◆ **Exercise aim**: Starting at the line that contains "events[PORT_POWER_BIT] = i_port_power_evt;" and ending at the line that contains "clr_host_cfg); // RULE10", the lines below are to be given again exactly, with nothing added.

◆ **Materials provided**:

_____

### config.mk
export PLATFORM = sky130hd
export DESIGN_NAME = config_interlock_irq_status
export DESIGN_NICKNAME = d
export VERILOG_FILES = /design/src/config_irq_pkg.sv /design/src/config_interlock_irq_status.sv /design/src/config_stage_ctrl.sv
export SDC_FILE = /design/constraint.sdc
export NUM_CORES = 1
export LEC_CHECK = 0
export ABC_AREA = 0
export BUFFER_PORTS_ARGS = -buffer_cell sky130_fd_sc_hd__buf_2
export CAP_MARGIN = 20
export CORE_ASPECT_RATIO = 1.4
export CORE_UTILIZATION = 40
export CTS_BUF_LIST = sky130_fd_sc_hd__clkbuf_4
export CTS_CLUSTER_DIAMETER = 60
export DETAILED_ROUTE_END_ITERATION = 7
export SETUP_SLACK_MARGIN = 0.1
export SYNTH_ARGS = -nofsm -noshare
export SYNTH_HDL_FRONTEND = slang
export SYNTH_HIERARCHICAL = 1
export SYNTH_SLANG_ARGS = --single-unit
### constraint.sdc
create_clock -name i_clk -period 4.3 [get_ports i_clk]
set_input_delay 0.43 -clock i_clk [delete_from_list [all_inputs] [get_ports i_clk]]
set_output_delay 0.43 -clock i_clk [all_outputs]
set_load 0.01 [all_outputs]
### src/config_irq_pkg.sv
// Constants shared by the configuration hold and event status logic
package config_irq_pkg;
  localparam logic [7:0] INTERLOCK_OFFSET = 8'he7;
  localparam logic [7:0] STATUS_OFFSET = 8'he8;
  localparam logic [7:0] MASK_OFFSET = 8'he9;
  localparam int HOLD_BIT = 0;
  localparam int SUMMARY_BIT = 7;
  localparam int SUSPEND_BIT = 4;
  localparam int HOST_CFG_BIT = 3;
  localparam int PORT_POWER_BIT = 2;
  localparam logic [7:0] STATUS_USED_MASK = 8'h9c;
  localparam logic [7:0] MASK_USED_MASK = 8'h1c;
  localparam logic [7:0] INTERLOCK_USED_MASK = 8'h01;
  localparam logic HOLD_RESET = 1'b0;
  localparam logic [7:0] STATUS_RESET = 8'h00;
  localparam logic [7:0] MASK_RESET = 8'h00;
  localparam int CLK_FREQ_HZ = 100_000_000;
  localparam int CONFIG_TIMEOUT_MS = 95;
  localparam int CONFIG_TIMEOUT_CYCLES = CONFIG_TIMEOUT_MS * (CLK_FREQ_HZ / 1000);
  localparam int TIMER_WIDTH = 24;
endpackage

### src/config_interlock_irq_status.sv
// Configuration hold interlock and sticky event status with interrupt output
//
// Function
// RULE1: While the hold bit is 1 the device stays in configuration and accepts register writes.
// RULE2: A serial write of 0 to the hold bit ends the configuration stage at once.
// RULE3: With the hold bit left low and unwritten, configuration ends when the timeout expires.
// RULE4: The configuration timeout is 95 ms.
// RULE5: The SoC writes the interlock register first, within the timeout, before other registers.
// RULE6: After its configuration writes the SoC clears the hold bit to resume operation.
// RULE7: Status bit 7 reads 1 while the interrupt output is held low by an unmasked event.
// RULE8: Writing 0 to bit 7 releases the interrupt output; writing 1 changes nothing.
// RULE9: Bit 4 is set on suspend entry and stays set until written 0; a 1 does nothing.
// RULE10: Bit 3 is set when the host configures the hub, holds until written 0, ignores 1.
// RULE11: Bit 2 is set on a port power update, holds until written 0, ignores 1.
// RULE12: A suspend entry drives the interrupt low only when the suspend mask bit is 1.
// RULE13: Status bits 6:5 and 1:0 read zero and each event flag is captured on its own.
// RULE14: Once low the interrupt output stays low until bit 7 is cleared.
`timescale 1ns/1ns
module config_interlock_irq_status
#(
  parameter int TIMEOUT_CYCLES = config_irq_pkg::CONFIG_TIMEOUT_CYCLES
)
(
  input wire logic i_clk,
  input wire logic i_rstn,
  input wire logic i_reg_wr,
  input wire logic i_reg_rd,
  input wire logic [7:0] i_reg_addr,
  input wire logic [7:0] i_reg_wdata,
  input wire logic i_suspend_evt,
  input wire logic i_host_cfg_evt,
  input wire logic i_port_power_evt,
  output logic [7:0] o_reg_rdata,
  output logic o_config_stage,
  output logic o_cfg_write_accept,
  output logic o_int_n
);
  import config_irq_pkg::*;

  logic hold;
  logic next_hold;
  logic [7:0] mask;
  logic [7:0] next_mask;
  logic [7:0] status;
  logic [7:0] next_status;
  logic [7:0] rdata;
  logic [7:0] next_rdata;
  logic int_n;
  logic next_int_n;
  logic wr_interlock;
  logic wr_status;
  logic wr_mask;
  logic zero_write;
  logic clr_summary;
  logic clr_suspend;
  logic clr_host_cfg;
  logic clr_port_power;
  logic [7:0] events;
  logic unmasked_event;

  // Sticky flag: hardware set wins over a software write of 0
  function automatic logic sticky(input logic cur, input logic set, input logic clr);
    sticky = set | (cur & ~clr);
  endfunction

  function automatic logic hit(input logic [7:0] addr, input logic [7:0] offset);
    hit = (addr == offset);
  endfunction

  assign wr_interlock = i_reg_wr && hit(i_reg_addr, INTERLOCK_OFFSET);
  assign wr_status = i_reg_wr && hit(i_reg_addr, STATUS_OFFSET);
  assign wr_mask = i_reg_wr && hit(i_reg_addr, MASK_OFFSET);
  assign zero_write = wr_interlock && !i_reg_wdata[HOLD_BIT]; // RULE2

  assign clr_summary = wr_status && !i_reg_wdata[SUMMARY_BIT]; // RULE8
  assign clr_suspend = wr_status && !i_reg_wdata[SUSPEND_BIT]; // RULE9
  assign clr_host_cfg = wr_status && !i_reg_wdata[HOST_CFG_BIT]; // RULE10
  assign clr_port_power = wr_status && !i_reg_wdata[PORT_POWER_BIT]; // RULE11

  always_comb
  begin
    events = 8'h00;
    events[SUSPEND_BIT] = i_suspend_evt;
    events[HOST_CFG_BIT] = i_host_cfg_evt;
    events[PORT_POWER_BIT] = i_port_power_evt;
  end

  // Mask gates each event onto the summary
  assign unmasked_event = |(events & mask & MASK_USED_MASK); // RULE12

  // Interlock hold bit and event mask
  always_comb
  begin
    next_hold = hold;
    next_mask = mask;
    if (wr_interlock)
    begin
      next_hold = i_reg_wdata[HOLD_BIT]; // RULE1
    end
    if (wr_mask)
    begin
      next_mask = i_reg_wdata & MASK_USED_MASK;
    end
  end

  always_ff @(posedge i_clk or negedge i_rstn)
  begin
    if (!i_rstn)
    begin
      hold <= HOLD_RESET;
      mask <= MASK_RESET;
    end
    else
    begin
      hold <= next_hold;
      mask <= next_mask;
    end
  end

  // Sticky event flags and summary
  always_comb
  begin
    next_status = 8'h00; // RULE13
    next_status[SUSPEND_BIT] = sticky(status[SUSPEND_BIT], events[SUSPEND_BIT],
                                      clr_suspend); // RULE9
    next_status[HOST_CFG_BIT] = sticky(status[HOST_CFG_BIT], events[HOST_CFG_BIT],
                                       clr_host_cfg); // RULE10
    next_status[PORT_POWER_BIT] = sticky(status[PORT_POWER_BIT], events[PORT_POWER_BIT],
                                         clr_port_power); // RULE11
    next_status[SUMMARY_BIT] = sticky(status[SUMMARY_BIT], unmasked_event,
                                      clr_summary); // RULE8
  end

  always_ff @(posedge i_clk or negedge i_rstn)
  begin
    if (!i_rstn)
    begin
      status <= STATUS_RESET;
    end
    else
    begin
      status <= next_status;
    end
  end

  // Interrupt output follows the summary bit
  always_comb
  begin
    if (next_status[SUMMARY_BIT])
    begin
      next_int_n = 1'b0; // RULE14
    end
    else
    begin
      next_int_n = 1'b1; // RULE8
    end
  end

  always_ff @(posedge i_clk or negedge i_rstn)
  begin
    if (!i_rstn)
    begin
      int_n <= 1'b1;
    end
    else
    begin
      int_n <= next_int_n;
    end
  end

  always_comb
  begin
    next_rdata = rdata;
    if (i_reg_rd)
    begin
      if (hit(i_reg_addr, INTERLOCK_OFFSET))
      begin
        next_rdata = {7'h00, hold} & INTERLOCK_USED_MASK;
      end
      else if (hit(i_reg_addr, STATUS_OFFSET))
      begin
        next_rdata = status & STATUS_USED_MASK; // RULE7
      end
      else if (hit(i_reg_addr, MASK_OFFSET))
      begin
        next_rdata = mask;
      end
      else
      begin
        next_rdata = 8'h00;
      end
    end
  end

  always_ff @(posedge i_clk or negedge i_rstn)
  begin
    if (!i_rstn)
    begin
      rdata <= 8'h00;
    end
    else
    begin
      rdata <= next_rdata;
    end
  end

  config_stage_ctrl
  #(
    .TIMEOUT_CYCLES(TIMEOUT_CYCLES)
  )
  u_stage
  (
    .i_clk(i_clk),
    .i_rstn(i_rstn),
    .i_hold(hold),
    .i_zero_write(zero_write),
    .o_config_stage(o_config_stage)
  );

  assign o_cfg_write_accept = o_config_stage; // RULE1
  assign o_reg_rdata = rdata;
  assign o_int_n = int_n;
endmodule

_____

◆ **Response area**:
    events[PORT_POWER_BIT] = i_port_power_evt;
  end

  // Mask gates each event onto the summary
  assign unmasked_event = |(events & mask & MASK_USED_MASK); // RULE12

  // Interlock hold bit and event mask
  always_comb
  begin
    next_hold = hold;
    next_mask = mask;
    if (wr_interlock)
    begin
      next_hold = i_reg_wdata[HOLD_BIT]; // RULE1
    end
    if (wr_mask)
    begin
      next_mask = i_reg_wdata & MASK_USED_MASK;
    end
  end

  always_ff @(posedge i_clk or negedge i_rstn)
  begin
    if (!i_rstn)
    begin
      hold <= HOLD_RESET;
      mask <= MASK_RESET;
    end
    else
    begin
      hold <= next_hold;
      mask <= next_mask;
    end
  end

  // Sticky event flags and summary
  always_comb
  begin
    next_status = 8'h00; // RULE13
    next_status[SUSPEND_BIT] = sticky(status[SUSPEND_BIT], events[SUSPEND_BIT],
                                      clr_suspend); // RULE9
    next_status[HOST_CFG_BIT] = sticky(status[HOST_CFG_BIT], events[HOST_CFG_BIT],
                                       clr_host_cfg); // RULE10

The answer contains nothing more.